My Thoughts on “This Is Your Brain On Music“
By Marius Loch
Intro
Daniel J. Levitin started his career as record producer and sound engineer while being a musician himself. He later turned into a neuroscientist specializing in music perception and cognition. In his book “This Is Your Brain on Music: The Science of a Human Obsession“(2006) he combines the fields music and neuroscience to give an overview to the layperson, exploring the connection between the subjects. After an introduction to some musical basics (which reanimated many forgotten memories from my high school music classes) he talks about why we like music and what we like in music (much is about fulfilling and violating expectations) and why we like what we like (we mostly acquire our musical taste in our childhood). In the later chapters he discusses musical expertise, always stressing the point that everyone is somehow an expert in music as there are different kinds of expertise. The last chapter is about where music comes from from an evolutionary point of view.

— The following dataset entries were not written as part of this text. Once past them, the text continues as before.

===== config.mk =====
export PLATFORM = sky130hd
export DESIGN_NAME = id_branchjudge
export DESIGN_NICKNAME = d
export VERILOG_FILES = /design/src/common/id_pkg.sv /design/src/id_stage/id_branchjudge.sv
export VERILOG_INCLUDE_DIRS = /design/src /design/src/common
export SDC_FILE = /design/constraint.sdc
export NUM_CORES = 1
export LEC_CHECK = 0
export BUFFER_PORTS_ARGS = -buffer_cell sky130_fd_sc_hd__buf_2
export CORE_ASPECT_RATIO = 0.6
export CORE_MARGIN = 2
export CORE_UTILIZATION = 45
export DETAILED_ROUTE_END_ITERATION = 6
export MAX_ROUTING_LAYER = met4
export PLACE_DENSITY = 0.9
export SLEW_MARGIN = 25
export SYNTH_ARGS = -nofsm -noshare
export SYNTH_HDL_FRONTEND = slang
export SYNTH_SLANG_ARGS = --single-unit

===== constraint.sdc =====
create_clock -name vclk -period 6.21
set_input_delay 1.5525 -clock vclk [all_inputs]
set_output_delay 1.5525 -clock vclk [all_outputs]
set_load 0.005 [all_outputs]

===== src/common/id_macros.svh =====
`ifndef ID_MACROS_SVH
`define ID_MACROS_SVH

`define XLEN            64
`define INST_W          32
`define REG_NUM         32
`define REG_IDX_W       5

`define OPCODE_LOC      6:0
`define RD_LOC          11:7
`define FUNCT3_LOC      14:12
`define RS1_LOC         19:15
`define RS2_LOC         24:20
`define FUNCT7_LOC      31:25

`define OPC_OP          7'b0110011
`define OPC_OP_IMM      7'b0010011
`define OPC_LUI         7'b0110111
`define OPC_AUIPC       7'b0010111
`define OPC_JAL         7'b1101111
`define OPC_JALR        7'b1100111
`define OPC_BRANCH      7'b1100011
`define OPC_LOAD        7'b0000011
`define OPC_STORE       7'b0100011

`endif


===== src/common/id_pkg.sv =====
`default_nettype none

`include "id_macros.svh"

package id_pkg;

    typedef logic [`XLEN-1:0]      data_t;
    typedef logic [`INST_W-1:0]    inst_t;
    typedef logic [`REG_IDX_W-1:0] reg_idx_t;

    typedef enum logic [3:0] {
        ALU_ADD,
        ALU_SUB,
        ALU_SLL,
        ALU_SLT,
        ALU_SLTU,
        ALU_XOR,
        ALU_SRL,
        ALU_SRA,
        ALU_OR,
        ALU_AND
    } alu_op_e;

    typedef enum logic [2:0] {
        IMM_NONE,
        IMM_I,
        IMM_S,
        IMM_B,
        IMM_U,
        IMM_J
    } imm_type_e;

    typedef enum logic [2:0] {
        CMP_EQ,
        CMP_NE,
        CMP_LT,
        CMP_GE,
        CMP_LTU,
        CMP_GEU
    } comp_type_e;

    // Encoding matches funct3[1:0] of loads and stores.
    typedef enum logic [1:0] {
        LSU_BYTE,
        LSU_HALF,
        LSU_WORD,
        LSU_DOUBLE
    } lsu_size_e;

    typedef struct packed {
        alu_op_e    alu_op;
        logic       alu_src_pc;      // Operand a is the pc.
        logic       alu_src_imm;     // Operand b is the immediate.
    } ex_ctrl_t;

    typedef struct packed {
        logic       mem_read;
        logic       mem_write;
        lsu_size_e  size;
        logic       load_unsigned;
    } mem_ctrl_t;

    typedef struct packed {
        logic       rd_en;
        reg_idx_t   rd_index;
        data_t      rd_data;
    } wb_port_t;

    typedef struct packed {
        logic       rs1_en;
        logic       rs2_en;
        logic       rd_en;
        imm_type_e  imm_type;
        comp_type_e comp_type;
        logic       inst_jump;
        logic       inst_branch;
        logic       jump_base_rs1;   // JALR adds to rs1.
        logic       inst_lui;
        ex_ctrl_t   ex;
        mem_ctrl_t  mem;
    } dec_ctrl_t;

endpackage

`default_nettype wire


===== src/id_stage/id_branchjudge.sv =====
`timescale 1ns/1ps
`default_nettype none

module id_branchjudge (
    input  wire  id_pkg::comp_type_e  comp_type_i,
    input  wire  id_pkg::data_t       rs1_data_i,
    input  wire  id_pkg::data_t       rs2_data_i,
    output logic                      taken_o
);

    import id_pkg::*;

    logic eq;
    logic lt_s;
    logic lt_u;

    assign eq   = (rs1_data_i == rs2_data_i);
    assign lt_s = ($signed(rs1_data_i) < $signed(rs2_data_i));
    assign lt_u = (rs1_data_i < rs2_data_i);

    always_comb begin
        case (comp_type_i)
            CMP_EQ:  taken_o = eq;
            CMP_NE:  taken_o = !eq;
            CMP_LT:  taken_o = lt_s;
            CMP_GE:  taken_o = !lt_s;
            CMP_LTU: taken_o = lt_u;
            CMP_GEU: taken_o = !lt_u;
            default: taken_o = 1'b0;
        endcase
    end

endmodule

`default_nettype wire


== Word level (Yosys, flattened, before mapping) ==
Index checks and enable logic that the tools add are counted.

* $add $sub $neg: 0
* Multipliers: 0
* Divide/modulo/power cells: 0
* Order comparisons: 2
* Equal/unequal tests: 6
* Shifts and indexed selects: 0
* Mux-type cells: 1
* Bitwise logic cells: 0
* Reductions and logical operators: 4

{| class="wikitable"
|+ Operator list
! cell !! number
|-
| < comparator 64 bit || 2
|-
| equality test 64 bit || 1
|-
| equality test 3 x 2 -> 1 bit, second input constant || 2
|-
| equality test 3 bit, second input constant || 2
|-
| case mux 1 bit (6 select lines) || 1
|-
| equality test 3 x 1 -> 1 bit, second input constant || 1
|-
| zero test 1 bit || 3
|-
| zero test 3 bit || 1
|}

* Register bits: 0
* Latch bits: 0
* Memory bits (writable): 0
* ROM bits: 0
* Bits of input ports: 131
* Output and inout bits: 1
* Logic and storage cells: 13
* Memories kept: 0

== Longest topological paths before layout ==
* Depth after elaboration: 3
* Gate-level depth with buffers: 10
* Gate-level depth less buffers: 10

== Least setup slack after synthesis ==
Ideal clock, no wire load.

* Path kind: input to output
* Start: input port rs2_data_i[37]
* End: output port taken_o
* Data arrival time: 3580 ps
* Data required time: 4657 ps
* Path slack: 1078 ps
* Cell stages on the path: 10
* Buffers on the path: 0
* Cells stage by stage: inv_1 ha_1 a21oi_2 o21ai_1 a221oi_2 o211ai_1 a2111o_1 or3_1 and2_0 a211o_1

* Longest elaborated chain between the ends: 3
* Elaborated cells between the ends (all ways): 7
* Those cells by class: order compare: 2; eq/ne: 1; mux: 1; reduce/logical: 3

{| class="wikitable"
|+ RTL lines
! what !! line !! RTL
|-
| from (decl) || id_branchjudge.sv:7 || <nowiki>input wire id_pkg::data_t rs2_data_i,</nowiki>
|-
| < comparator 64 bit, or another cell as far along || id_branchjudge.sv:19 || <nowiki>assign lt_u = (rs1_data_i < rs2_data_i);</nowiki>
|-
| zero test 1 bit (on tied branches) || id_branchjudge.sv:28, id_branchjudge.sv:24, id_branchjudge.sv:26 ||
|-
| case mux 1 bit (6 select lines) (*) || id_branchjudge.sv:22 || <nowiki>case (comp_type_i)</nowiki>
|-
| to (decl) || id_branchjudge.sv:8 || <nowiki>output logic taken_o</nowiki>
|}

Mark *: on every way between the ends. The rest lies on a longest branch, timed or not.

== Worst setup path after layout ==
* Start: input port rs1_data_i[37]
* End: output port taken_o

* Longest elaborated chain between the ends: 3
* Elaborated cells between the ends (all ways): 7
* Those cells by class: order compare: 2; eq/ne: 1; mux: 1; reduce/logical: 3

{| class="wikitable"
|+ RTL lines
! what !! line !! RTL
|-
| from (decl) || id_branchjudge.sv:6 || <nowiki>input wire id_pkg::data_t rs1_data_i,</nowiki>
|-
| < comparator 64 bit, or another cell as far along || id_branchjudge.sv:19 ||
|-
| zero test 1 bit (on tied branches) || id_branchjudge.sv:28, id_branchjudge.sv:24, id_branchjudge.sv:26 ||
|-
| case mux 1 bit (6 select lines) (*) || id_branchjudge.sv:22 ||
|}

Marks and branches as above.

==> impl_metrics.py <==
metrics = {
    "timing": {
        "final-setup-viol-count": 0,
        "slew-limit-headroom_pct": 64.6,
        "worst_slack_ns": 0.671,
        "clock.fmax_ghz": 0.181,
        "hold_viol": 0,
        "finalCriticalPeriod_ns": 5.54,
        "tns_ns": 0,
        "holdWs_ns": 3.58,
        "tightest_slew_ns": 0.526,
        "min_period_over_period_pct": 89.2,
        "slew_viol_final": 0,
        "rsz0062_at_grt": "false",
    },
    "synthesis": {
        "syn_avg_cell_area_um2": 7.03,
        "syn_nets": 435,
        "synth_area_mm2": 0.00169,
        "postSynthCellCount": 240,
        "ys_seq_area_share_pct": 0,
        "synthDistinctLibCells": 30,
        "yosysWarningCount": 0,
    },
    "route": {
        "drc_errors": 0,
        "finalWirelength_um": 4410,
        "wl_per_cell_um": 10.5,
        "wl_met2_um": 2100,
        "drt-initial-drc-count": 46,
        "ant_nets": 0,
        "drt_first_pass_iters": 4,
        "dr_total_vias": 2048,
        "route.met3.wl_um": 283,
        "wl_met1_um": 2030,
        "top_layer": "met3",
        "vias_per_cell": 4.89,
    },
    "placed_design": {
        "dpl.hpwl_um": 4220,
        "placed_cells": 419,
        "place_area_mm2": 0.00241,
        "dp_slack_ns": 0.680,
        "gp_congestion": 0.780,
        "io_buffers": 132,
    },
    "global_route": {
        "grt_first_pass_wirelength_um": 7480,
        "grtUsageTotal_pct": 20.7,
        "antenna_found_initial": 0,
        "grt_max_degree": 5,
        "overflow": 0,
        "grt_pass1_vias": 1934,
    },
    "layout": {
        "final_util_pct": 66.2,
        "layout_commonest_cell": "buf_2",
        "num-fill-cells": 337,
        "nFlopsAndLatches": 0,
        "antenna_cells": 0,
        "multi_input_area_mm2": 0.00144,
        "syn_to_final_growth_pct": 42.7,
        "final_cell_mix": "buf_2, inv_1, ha_1",
        "nNetsFinal": 569,
        "stdcell_count": 419,
        "seq_area_um2": 0,
        "layout-drive-gt1-share_pct": 36.6,
        "fin_area_mm2": 0.00241,
        "nClkBuffers": 0,
    },
    "worst_hold_path": {
        "hp-class": "in2out",
        "hp-start": "comp_type_i[1]",
    },
    "pwr": {
        "power_mw": 0.138,
        "peakVddDrop_mv": 0.0318,
        "leakagePower_nw": 1.57,
        "powerDensity_mw_per_mm2": 57.3,
    },
    "setup_path": {
        "cp-end-kind": "primary output",
        "cp-startpoint": "rs1_data_i[37]",
        "crit_path_top_delay_cell": "a2111o_1",
        "critPathMaxStageDelay_ns": 0.44,
        "path_cells": "buf_2, ha_1, a21oi_2, o21ai_1, a221oi_2, o211ai_1, a2111o_1, or3_1, and2_0, a211o_1, buf_2",
        "cp_common_cell": "buf_2",
        "worstPathArrival_ns": 3.99,
        "critical_path_required_ns": 4.66,
        "cp-start-kind": "primary input",
        "worst-path-max-fanout": 2,
        "cp_top_family": "compound AO/OA/AOI/OAI gates",
        "crit_type": "in2out",
        "worst-path-buf-inv": 2,
    },
    "job": {
        "maxCapViolations": 0,
    },
    "floorplan": {
        "die_y_um": 51.4,
        "die_x_um": 83.0,
        "initial_utilization_pct": 46.4,
        "coreArea_mm2": 0.00364,
        "ios": 132,
        "rows": 17,
        "dieArea_mm2": 0.00427,
    },
    "cts": {
        "cts_hold_buf": 0,
        "cts_resized": 0,
        "post-cts-setup-buffer-count": 0,
    },
    "outcome": {
        "status": "complete, no violations",
    },
}
cells in the mapped netlist, drive strengths merged:
| cell type | instances | area (µm²) |
|---|---|---|
| a2111o | 1 | 11.3 |
| a211o | 1 | 8.76 |
| a21o | 3 | 22.5 |
| a21oi | 29 | 156 |
| a221oi | 3 | 32.5 |
| a31oi | 1 | 6.26 |
| and2 | 1 | 6.26 |
| and4 | 6 | 52.6 |
| ha | 64 | 801 |
| inv | 65 | 244 |
| nand2 | 18 | 67.6 |
| nand2b | 1 | 6.26 |
| nand3 | 9 | 45.0 |
| nand4 | 9 | 56.3 |
| nor2 | 3 | 11.3 |
| nor2b | 2 | 12.5 |
| nor3 | 5 | 25.0 |
| nor3b | 1 | 7.51 |
| nor4 | 2 | 12.5 |
| o211ai | 2 | 15.0 |
| o21a | 1 | 7.51 |
| o21ai | 8 | 40.0 |
| o21bai | 1 | 7.51 |
| o2bb2ai | 1 | 8.76 |
| o31ai | 1 | 7.51 |
| or3 | 1 | 6.26 |
| xnor2 | 1 | 8.76 |
area by class of cell:
type | count | share of cell area [%]
Inverter | 65 | 10.1
Multi-Input combinational cell | 175 | 60.0
Tap cell | 47 | 2.44
Timing Repair Buffer | 132 | 27.5
worst min-delay path: cells and delay by family:
kind / cells / cell delay, ns
AO/OA/AOI/OAI: 1 / 0.22
buffers and inverters: 2 / 0.21
AND/OR/NAND/NOR: 1 / 0.05
report_power, final:
part           switching [mW]  total [mW]  internal [mW]
sequential                  0           0              0
combinational          0.0643       0.138         0.0736
clock                       0           0              0
layer usage:
layer / vias up / track usage, %
li1: 1105 / -
met1: 860 / 26.2
met2: 83 / 39.1
met3: 0 / 0.969
met4: 0 / 0.546
met5: - / -
cells by family after synthesis:
group | share of synthesized area (%)
xor gates and xnor gates | 0.519
and+or+nand+nor | 18.3
AOI/OAI and AO/OA | 19.2
adders and majority gates | 47.5
buffers and inverters | 14.5
worst paths after layout:
kind      end  slack [ns]  cells past startpoint
max   taken_o        0.67                     11
min   taken_o        3.58                      4
Note: power is estimated with default switching activity, not from simulation.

Fluid and crystallized intelligence
Another memory from my time in high school was evoked when Levitin writes about categorization and how our music memory works. In my philosophy class (in the book cognitive psychology is referred to as “empirical philosophy”) in 11th grade we had a guest speaker: Prof. G. Curio, a neuroscience professor from Charite Berlin. He gave a class about freedom of will and within talked about the difference in intelligence between young and older people: he claimed younger people have a “fluid intelligence”, enabling them to quickly pick up new skills and solve problems. Adults on the contrary have a “crystallized intelligence”, they have a structured framework of knowledge based on experience and prior learning; it becomes more difficult to pick up things in a new field, but easier to apply existing knowledge or to classify objects within our developed framework. I remember how I liked the idea how we developed a structure of our world and sort new information into that structure.
This correlates to much from Levitin’s book. In the chapter “Anticipation” he tells us how we build our frameworks: “An important way that our brain deals with standard situations is that it extracts those elements that are common to multiple situations and creates a framework within which to place them; this framework is called a schema” (p.115). He claims we have musical schemas as well for all kind of things: styles and eras, certain bands, artist and genres, covering rhythms, chords, typical motifs and sequence, etc. -‐ we learn what the “legal moves in the music of our culture” are. The author also describes how these schemas are developed mostly in our youth: we start already prenatal, in the womb of our mothers. By the age of two children start to show preference towards the music of their culture (p. 230), then the age ten to eleven becomes a turning point when all children start to care about music, even those who didn’t care so far (p. 231). The most influential period is the age around fourteen when teenagers start their “emotional self-‐discovery” and use music as social identification (p. 231). By the age of twenty
the brain is mostly “finished” and it becomes seemingly more difficult to learn new skills (p. 233) – also our framework for music is mostly set. This framework (and the containing schemas) describe how we think music has to be and what its “legal moves” are – these are our expectations towards music. As the author goes on and points out several times in the book, we like music that fulfills our expectations, but violates them every now and then: “The thrills, chills, and tears we experience from music are the result of having our expectations artfully manipulated by a skilled composer and the musicians who interpret that music. […] The setting up and then manipulating of expectations is the heart of music.” If it is too simple we perceive it as boring; if it is too complex we can’t find any structure or familiarity and don’t like it (p. 235). The terms simple and complex of course depend on our framework and how advanced it is in a particular style or genre.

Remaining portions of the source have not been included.